Watering of the lower Murray wetlands supports cultural values such as traditional food sources and medicines and important species, and it provides opportunities for teaching, learning and storytelling.
On proposed 2022-23 watering of the lower Murray wetlands, Mallee CMA engaged with the First People of the Millewa-Mallee Aboriginal Corporation (FPMMAC) comprised of Latji Latji and Ngintait Traditional Owners (Traditional Owners from Hattah to the South Australian border). Mallee CMA also engaged with Latji Latji Mumthelang and representatives from Culpra Millee and Munatunga.
Traditional Owner groups invited to discussions included Tati Tati, Wamba Wemba, Wadi Wadi, Weki Weki and Nyeri Nyeri.
Tati Tati wish to express their lack of representation in no way is a reflection their lack of interest or cultural responsibility in caring for wetlands on Tati Tati Country. It does, however, reflect Tati Tati’s deliberate shift to only engaging organisations that demonstrate a commitment to upholding cultural safety. Tati Tati will continue to look to the future to partner with organisations transitioning to First Nations empowerment – not engagement.
Discussions covered a range of options for how environmental flows could be delivered in 2022-2023 and what the traditional ecological needs are in the current climate. Discussions also covered how the planning process works, as some community members had not participated in previous years. The values, knowledge and concerns identified in these discussions have supported the Mallee CMA’s planning for wetland watering across the lower Murray region.

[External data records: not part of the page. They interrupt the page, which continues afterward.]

`config.mk`:
```
export PLATFORM = sky130hd
export DESIGN_NAME = mcoa_top
export DESIGN_NICKNAME = d
export VERILOG_FILES = /design/src/logic/mcoa_pkg.sv /design/src/logic/mcoa_top.sv
export SDC_FILE = /design/constraint.sdc
export NUM_CORES = 2
export LEC_CHECK = 0
export BUFFER_PORTS_ARGS = -buffer_cell sky130_fd_sc_hd__buf_2
export CORE_UTILIZATION = 45
export CTS_BUF_LIST = sky130_fd_sc_hd__clkbuf_4 sky130_fd_sc_hd__clkbuf_8
export CTS_CLUSTER_SIZE = 12
export DETAILED_ROUTE_END_ITERATION = 6
export GPL_TIMING_DRIVEN = 0
export HOLD_SLACK_MARGIN = 0.1
export PLACE_DENSITY = 0.58
export REMOVE_ABC_BUFFERS = 1
export SLEW_MARGIN = 25
export SYNTH_ARGS = -nofsm -noshare
export SYNTH_HDL_FRONTEND = slang
export SYNTH_SLANG_ARGS = --single-unit
```
`constraint.sdc`:
```
create_clock -name ref_clk -period 23.6 [get_ports ref_clk]
set_input_delay 7.08 -clock ref_clk [delete_from_list [all_inputs] [get_ports ref_clk]]
set_output_delay 7.08 -clock ref_clk [all_outputs]
set_load 0.01 [all_outputs]
```
`src/logic/mcoa_pkg.sv`:
```
package mcoa_pkg;

    // ------------------------------------------------------------
    // Register map (word index on the register port)
    // ------------------------------------------------------------
    localparam int          ADDR_W         = 5;
    localparam int          DATA_W         = 16;
    localparam int          ACC_W          = 48;
    localparam logic [4:0]  OFF_CONTROL    = 5'h00;
    localparam logic [4:0]  OFF_OPERAND_A  = 5'h01;
    localparam logic [4:0]  OFF_OPERAND_B  = 5'h02;
    localparam logic [4:0]  OFF_ACC_HIGH   = 5'h03;
    localparam logic [4:0]  OFF_ACC_MIDDLE = 5'h04;
    localparam logic [4:0]  OFF_ACC_LOW    = 5'h05;
    localparam logic [4:0]  OFF_IRQ_STATUS = 5'h0A;
    localparam logic [4:0]  OFF_IRQ_MASK   = 5'h0B;

    // ------------------------------------------------------------
    // Control register fields
    // ------------------------------------------------------------
    localparam int BIT_SIGNED   = 0;
    localparam int BIT_ACCUM    = 1;
    localparam int BIT_NEGATE   = 2;
    localparam int BIT_SINGLE   = 3;
    localparam int BIT_SQUARE   = 4;
    localparam int BIT_CLEAR    = 5;
    localparam int BIT_INHIBIT  = 6;
    localparam int BIT_OVERFLOW = 7;
    localparam int BIT_DIVIDE   = 8;

    // Interrupt status / mask fields
    localparam int IRQ_DONE     = 0;
    localparam int IRQ_OVF      = 1;
    localparam int IRQ_W        = 2;

    // ------------------------------------------------------------
    // Reset values and timing
    // ------------------------------------------------------------
    localparam logic [15:0] RST_WORD      = 16'h0000;
    localparam logic [47:0] RST_ACC       = 48'h0000_0000_0000;
    localparam int          MUL_CYCLES    = 2;

    typedef struct packed {
        logic divide_enable;
        logic result_write_inhibit;
        logic square_enable;
        logic single_operand_trigger;
        logic negate_select;
        logic accumulate_select;
        logic signedness_select;
    } mcoa_ctrl_t;

    typedef struct packed {
        logic [4:0]  addr;
        logic [15:0] wdata;
        logic        wr;
        logic        rd;
    } mcoa_bus_req_t;

    typedef enum logic [1:0] {
        MCOA_IDLE = 2'b01,
        MCOA_BUSY = 2'b10
    } mcoa_state_t;

endpackage : mcoa_pkg

```
`src/logic/mcoa_top.sv`:
```
// Local design decision: the strobed register port.
`timescale 1ns/100ps

// Functional notes
// [RL1] Clear_all zeroes data, overflow, sequence counter
// [RL2] Clear_all self-clears after acting
// [RL3] Clear_all aborts an operation in progress
// [RL4] Writing clear_all as zero does nothing
// [RL5] Inhibit discards multiply result, accumulator kept
// [RL6] Inhibit affects only multiplication
// [RL7] Overflow flag set on overflowing operation
// [RL8] Overflow cleared on reset, start, clear
// [RL9] Software never writes one to bit 8
// [RL10] Control bits 15 to 9 read zero
// [RL11] Operand A resets to zero
// [RL12] Operand A full 16-bit read/write
// [RL13] Operand loading starts selected operation
// [RL14] Signedness bit selects signed or unsigned
// [RL15] Result stored in accumulator words
// [RL16] Trigger bit: both operands or either one
// [RL17] Square: write loads both, starts square
// [RL18] Accumulator 48 bits, high word first
// [RL19] Clear wins over same-cycle operand write
module mcoa_top
#(
    parameter int OP_CYCLES = mcoa_pkg::MUL_CYCLES  // Cycles per operation
)
(
    input  wire logic                  ref_clk,    // Core clock
    input  wire logic                  sys_rst,    // Sync reset, high
    input  wire mcoa_pkg::mcoa_bus_req_t bus_req,  // Register request
    output logic [15:0]                rdata,      // Read data, next cycle
    output logic                       irq,        // Level interrupt
    output logic                       op_busy,    // Operation in progress
    output logic                       op_done     // Result cycle pulse
);
    import mcoa_pkg::*;

    // ------------------------------------------------------------
    // Storage
    // ------------------------------------------------------------
    mcoa_ctrl_t           ctrl;
    logic                 overflow_flag;
    logic [DATA_W-1:0]    operand_a;
    logic [DATA_W-1:0]    operand_b;
    logic [ACC_W-1:0]     accumulator;
    logic                 a_loaded;
    logic                 b_loaded;
    mcoa_state_t          state;
    logic [7:0]           cycle_cnt;
    mcoa_ctrl_t           op_ctrl;
    logic [DATA_W-1:0]    op_a;
    logic [DATA_W-1:0]    op_b;
    logic [IRQ_W-1:0]     irq_status;
    logic [IRQ_W-1:0]     irq_mask;

    // ------------------------------------------------------------
    // Decode
    // ------------------------------------------------------------
    function automatic logic wr_hit(input mcoa_bus_req_t r,
                                    input logic [4:0] off);
        wr_hit = r.wr && (r.addr == off);
    endfunction : wr_hit

    function automatic logic [ACC_W-1:0] widen(input logic [31:0] p,
                                                input logic sgn);
        widen = sgn ? {{16{p[31]}}, p} : {16'h0000, p};
    endfunction : widen

    logic clear_now;
    logic wr_a;
    logic wr_b;
    logic trigger;
    logic finish;

    // Only a one in the clear bit acts; the bit is never stored
    assign clear_now = wr_hit(bus_req, OFF_CONTROL)
                       && bus_req.wdata[BIT_CLEAR];        // [RL4] [RL2]
    assign wr_a = wr_hit(bus_req, OFF_OPERAND_A) && !clear_now; // [RL19]
    assign wr_b = wr_hit(bus_req, OFF_OPERAND_B) && !clear_now; // [RL19]

    // Square overrides the operand count select
    always_comb
    begin
        if (clear_now)
            trigger = 1'b0;                                 // [RL19]
        else if (ctrl.square_enable)
            trigger = wr_a || wr_b;                         // [RL17]
        else if (ctrl.single_operand_trigger)
            trigger = wr_a || wr_b;                         // [RL16]
        else
            trigger = (wr_a || a_loaded) && (wr_b || b_loaded)
                      && (wr_a || wr_b);                    // [RL16] [RL13]
    end

    assign finish  = (state == MCOA_BUSY) && (cycle_cnt == 8'd1);
    assign op_busy = (state == MCOA_BUSY);

    // ------------------------------------------------------------
    // Control register
    // ------------------------------------------------------------
    always_ff @(posedge ref_clk)
    begin
        if (sys_rst)
            ctrl <= '0;
        else if (wr_hit(bus_req, OFF_CONTROL))
        begin
            // Divide bit is kept but drives nothing; software must
            // leave it zero since the divider is not usable.
            ctrl.divide_enable          <= bus_req.wdata[BIT_DIVIDE]; // [RL9]
            ctrl.result_write_inhibit   <= bus_req.wdata[BIT_INHIBIT];
            ctrl.square_enable          <= bus_req.wdata[BIT_SQUARE];
            ctrl.single_operand_trigger <= bus_req.wdata[BIT_SINGLE];
            ctrl.negate_select          <= bus_req.wdata[BIT_NEGATE];
            ctrl.accumulate_select      <= bus_req.wdata[BIT_ACCUM];
            ctrl.signedness_select      <= bus_req.wdata[BIT_SIGNED];
        end
    end

    // ------------------------------------------------------------
    // Operand registers
    // ------------------------------------------------------------
    always_ff @(posedge ref_clk)
    begin
        if (sys_rst || clear_now)
            operand_a <= RST_WORD;                          // [RL11] [RL1]
        else if (wr_a || (wr_b && ctrl.square_enable))
            operand_a <= bus_req.wdata;                     // [RL12] [RL17]
    end

    always_ff @(posedge ref_clk)
    begin
        if (sys_rst || clear_now)
            operand_b <= RST_WORD;                          // [RL1]
        else if (wr_b || (wr_a && ctrl.square_enable))
            operand_b <= bus_req.wdata;                     // [RL17]
    end

    // Sequence counter: which operands have been written since the
    // last start
    always_ff @(posedge ref_clk)
    begin
        if (sys_rst || clear_now || trigger)
        begin
            a_loaded <= 1'b0;                               // [RL1]
            b_loaded <= 1'b0;
        end
        else
        begin
            if (wr_a)
                a_loaded <= 1'b1;
            if (wr_b)
                b_loaded <= 1'b1;
        end
    end

    // ------------------------------------------------------------
    // Operation sequencer
    // ------------------------------------------------------------
    // A new trigger while busy restarts with the fresh operands;
    // the older operation is dropped rather than queued.
    always_ff @(posedge ref_clk)
    begin
        if (sys_rst || clear_now)
        begin
            state     <= MCOA_IDLE;                         // [RL3]
            cycle_cnt <= 8'd0;
        end
        else
        begin
            case (state)
                MCOA_IDLE:
                begin
                    if (trigger)
                    begin
                        state     <= MCOA_BUSY;             // [RL13]
                        cycle_cnt <= 8'(OP_CYCLES);
                    end
                end
                MCOA_BUSY:
                begin
                    if (trigger)
                        cycle_cnt <= 8'(OP_CYCLES);
                    else if (finish)
                    begin
                        state     <= MCOA_IDLE;
                        cycle_cnt <= 8'd0;
                    end
                    else
                        cycle_cnt <= cycle_cnt - 8'd1;
                end
                default:
                begin
                    state     <= MCOA_IDLE;
                    cycle_cnt <= 8'd0;
                end
            endcase
        end
    end

    // Operands and mode are frozen at start; later control or operand writes change
    // them only by starting a new operation or by a clear. The accumulator is still read live
    always_ff @(posedge ref_clk)
    begin
        if (sys_rst || clear_now)
        begin
            op_ctrl <= '0;
            op_a    <= RST_WORD;
            op_b    <= RST_WORD;
        end
        else if (trigger)
        begin
            op_ctrl <= ctrl;
            op_a    <= (ctrl.square_enable || wr_a) ? bus_req.wdata
                                                    : operand_a;
            op_b    <= (ctrl.square_enable || wr_b) ? bus_req.wdata
                                                    : operand_b;
        end
    end

    // ------------------------------------------------------------
    // Arithmetic
    // ------------------------------------------------------------
    logic [31:0]      product;
    logic [ACC_W-1:0] prod_wide;
    logic [ACC_W-1:0] lhs;
    logic [ACC_W:0]   sum_ext;
    logic [ACC_W-1:0] result;
    logic             ovf;

    always_comb
    begin
        if (op_ctrl.signedness_select)
            product = 32'($signed(op_a) * $signed(op_b));   // [RL14]
        else
            product = 32'(op_a * op_b);                     // [RL14]
        prod_wide = widen(product, op_ctrl.signedness_select);
        lhs = op_ctrl.accumulate_select ? accumulator : RST_ACC;
        if (op_ctrl.negate_select)
            sum_ext = {1'b0, lhs} - {1'b0, prod_wide};
        else
            sum_ext = {1'b0, lhs} + {1'b0, prod_wide};
        result = sum_ext[ACC_W-1:0];
        // Signed: sign rule of add/sub; unsigned: carry or borrow
        if (op_ctrl.signedness_select)
        begin
            if (op_ctrl.negate_select)
                ovf = (lhs[ACC_W-1] != prod_wide[ACC_W-1])
                      && (result[ACC_W-1] != lhs[ACC_W-1]);
            else
                ovf = (lhs[ACC_W-1] == prod_wide[ACC_W-1])
                      && (result[ACC_W-1] != lhs[ACC_W-1]);
        end
        else
            ovf = sum_ext[ACC_W];
    end

    assign op_done = finish && !wr_a && !wr_b;

    // ------------------------------------------------------------
    // Accumulator (high, middle, low words)
    // ------------------------------------------------------------
    // A software word write in the finishing cycle is dropped and the result
    // is written unless inhibited; the operation owns the accumulator then.
    always_ff @(posedge ref_clk)
    begin
        if (sys_rst || clear_now)
            accumulator <= RST_ACC;                         // [RL1]
        else if (op_done)
        begin
            if (!op_ctrl.result_write_inhibit)
                accumulator <= result;                      // [RL15] [RL5]
        end                                                 // [RL6]
        else
        begin
            if (wr_hit(bus_req, OFF_ACC_HIGH))
                accumulator[47:32] <= bus_req.wdata;        // [RL18]
            if (wr_hit(bus_req, OFF_ACC_MIDDLE))
                accumulator[31:16] <= bus_req.wdata;
            if (wr_hit(bus_req, OFF_ACC_LOW))
                accumulator[15:0]  <= bus_req.wdata;
        end
    end

    // ------------------------------------------------------------
    // Overflow flag
    // ------------------------------------------------------------
    always_ff @(posedge ref_clk)
    begin
        if (sys_rst || clear_now || trigger)
            overflow_flag <= 1'b0;                          // [RL8] [RL1]
        else if (op_done && ovf)
            overflow_flag <= 1'b1;                          // [RL7]
    end

    // ------------------------------------------------------------
    // Interrupts
    // ------------------------------------------------------------
    logic [IRQ_W-1:0] irq_set;
    logic             stat_rd;

    assign stat_rd = bus_req.rd && (bus_req.addr == OFF_IRQ_STATUS);

    always_comb
    begin
        irq_set           = '0;
        irq_set[IRQ_DONE] = op_done;
        irq_set[IRQ_OVF]  = op_done && ovf;
    end

    // Set wins over the read-clear so no event is lost
    always_ff @(posedge ref_clk)
    begin
        if (sys_rst)
            irq_status <= '0;
        else if (stat_rd)
            irq_status <= irq_set;
        else
            irq_status <= irq_status | irq_set;
    end

    always_ff @(posedge ref_clk)
    begin
        if (sys_rst)
            irq_mask <= '0;
        else if (wr_hit(bus_req, OFF_IRQ_MASK))
            irq_mask <= bus_req.wdata[IRQ_W-1:0];
    end

    assign irq = |(irq_status & irq_mask);

    // ------------------------------------------------------------
    // Read port
    // ------------------------------------------------------------
    logic [15:0] ctrl_word;

    always_comb
    begin
        ctrl_word               = 16'h0000;                 // [RL10]
        ctrl_word[BIT_SIGNED]   = ctrl.signedness_select;
        ctrl_word[BIT_ACCUM]    = ctrl.accumulate_select;
        ctrl_word[BIT_NEGATE]   = ctrl.negate_select;
        ctrl_word[BIT_SINGLE]   = ctrl.single_operand_trigger;
        ctrl_word[BIT_SQUARE]   = ctrl.square_enable;
        ctrl_word[BIT_INHIBIT]  = ctrl.result_write_inhibit;
        ctrl_word[BIT_OVERFLOW] = overflow_flag;
        ctrl_word[BIT_DIVIDE]   = ctrl.divide_enable;
    end

    always_ff @(posedge ref_clk)
    begin
        if (sys_rst)
            rdata <= RST_WORD;
        else if (bus_req.rd)
        begin
            case (bus_req.addr)
                OFF_CONTROL:    rdata <= ctrl_word;
                OFF_OPERAND_A:  rdata <= operand_a;         // [RL12]
                OFF_OPERAND_B:  rdata <= operand_b;
                OFF_ACC_HIGH:   rdata <= accumulator[47:32];
                OFF_ACC_MIDDLE: rdata <= accumulator[31:16];
                OFF_ACC_LOW:    rdata <= accumulator[15:0];
                OFF_IRQ_STATUS: rdata <= {14'h0000, irq_status};
                OFF_IRQ_MASK:   rdata <= {14'h0000, irq_mask};
                default:        rdata <= RST_WORD;
            endcase
        end
        else
            rdata <= RST_WORD;
    end

endmodule : mcoa_top

```
# [Word-level counts from Yosys, hierarchy flattened]
# Index checks and enable logic that the tools add are counted.
# Widths: inputs -> output; s select.
[word_totals] latchBits=0 mem_count=0 out_inout_bits=19 inputBits=25 elab_cells=120 ram_bits=0 rom_bits=0 regBits=156
[op_classes] n_bitwise=3 muxes=26 magnitude_cmp=0 n_mul=2 reduce_logical=43 addsub=3 eq_ne=17 shifts=0 div=0
[op_table] operator="$mux 48" count=4
[op_table] operator="$pmux 16 s8" count=1
[op_table] operator="$mux 16" count=5
[op_table] operator="$mul 16x16->32" count=2
[op_table] operator="$add 48x48->49" count=1
[op_table] operator="$mux 49" count=1
[op_table] operator="$sub 48x48->49" count=1
[op_table] operator="$mux 32" count=1
[op_table] operator="$mux 8" count=3
[op_table] operator="$logic_and 1x1->1" count=21
[op_table] operator="$pmux 8 s2" count=1
[op_table] operator="$eq 5x2->1 const B" count=2
[op_table] operator="$eq 5x3->1 const B" count=2
[op_table] operator="$eq 5x4->1 const B" count=2
[op_table] operator="$logic_or 1x1->1" count=9
[op_table] operator="$eq 8x1->1 const B" count=1
[op_table] operator="$mux 2" count=4
[op_table] operator="$sub 8x1->8 const B" count=1
[op_table] operator="$ne 2x2->1 const B" count=3
[op_table] operator="$reduce_and 2->1" count=3
[op_table] operator="$reduce_bool 2->1" count=3
[op_table] operator="$eq 5x1->1 const B" count=1
[op_table] operator="$logic_not 5->1" count=1
[op_table] operator="$mux 1" count=5
[op_table] operator="other kinds (12)" count=16

# [Depth between registers and ports, before layout]
[depth] ltp_word=13 depth_mapped=44 depth_no_buf=42

# [Worst setup path before layout]
# Ideal clock, no wire load.
[synth_path] path_type="input -> output" start="input bus_req[21] (netlist bit)" end="output op_done" path_buffers=0 t_required_ns=16.520 setup_slack_ns=8.253 stages=5 arrival_time_ns=8.267 path_cell_list="nor3_2 > nand2_1 > nor2_1 > nand2_1 > and4_1"
[synth_between] elab_chain_len=8 word_cells_on_any_way=14 classes_between="eq/ne: 2; reduce/logical: 12"
[synth_rtl] item="start, declared" line_no="mcoa_top.sv:31" source="input wire mcoa_pkg::mcoa_bus_req_t bus_req,"
[synth_rtl] item="$logic_not 5->1" line_no="mcoa_top.sv:62" source="wr_hit = r.wr && (r.addr == off);"
[synth_rtl] item="$logic_and 1x1->1" line_no="mcoa_top.sv:62"
[synth_rtl] item="$logic_and 1x1->1" line_no="mcoa_top.sv:78" source="&& bus_req.wdata[BIT_CLEAR];"
[synth_rtl] item="$logic_not 1->1" line_no="mcoa_top.sv:79, mcoa_top.sv:80"
[synth_rtl] item="$logic_and 1x1->1" line_no="mcoa_top.sv:79" source="assign wr_a = wr_hit(bus_req, OFF_OPERAND_A) && !clear_now;"
[synth_rtl] item="$logic_not 1->1" line_no="mcoa_top.sv:258" source="assign op_done = finish && !wr_a && !wr_b;"
[synth_rtl] item="$logic_and 1x1->1" line_no="mcoa_top.sv:258"
[synth_rtl] item="$logic_and 1x1->1 *" line_no="mcoa_top.sv:258"
[synth_rtl] item="end, declared" line_no="mcoa_top.sv:35" source="output logic op_done"
# Every way passes the cells marked *; elsewhere a longest branch is shown, timed or not.

# [Final worst setup path]
# Ends and elaborated chain as after synthesis.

Elders from the Nyah Floodplain region (Culpra Millee) said that watering creeks across the floodplain is good for their communities, enabling many generations to get out on Country while water is in the creeks. They said they would like to be involved in planning for water for the environment from the start and all the way through: from before water is pumped to when water flows in the creeks. Opportunities to foster intergenerational education and the passing down of cultural knowledge are also very important.
Increasing the involvement of Traditional Owners in the planning and management of water for the environment and ultimately providing opportunities to progress towards self-determination within the environmental watering program is a core commitment of the VEWH and its agency partners. This is reinforced by a range of legislative and policy commitments, including the Water Act 1989, the Victorian Aboriginal Affairs Framework, the 2016 Water for Victoria and in some cases, agreements under the Traditional Owner Settlement Act 2010.
Where Traditional Owners are more deeply involved in the planning and/or delivery of environmental flows for a particular site, their contribution is acknowledged in Table 5.2.14 with an icon. The use of this icon is not intended to indicate that these activities are meeting all the needs of Traditional Owners but is incorporated in the spirit of valuing their contribution and indicating progress towards deeper involvement.
Watering planned and/or delivered in partnership with Traditional Owners to support cultural values and uses
Robertson Creek is an area of high cultural significance that is being degraded as drying vegetation dies and wind erodes the landscape. The First People of the Millewa-Mallee Aboriginal Corporation is undertaking a program of restoration and protection work at the site. An environmental flow was delivered to the creek in spring 2020-21 and again in 2021-22 to complement the restoration and protection objectives. This has helped improve the condition of trees and shrubs and helped return and protect cultural values which are important for community learning, teaching and overall wellbeing. An environmental flow is planned for Robertson Creek in 2022-23 in all scenarios except drought. This will build on outcomes from previous watering by further improving the condition of the vegetation and increasing protection against wind. It will also support the revegetation of native trees, shrubs and grasses.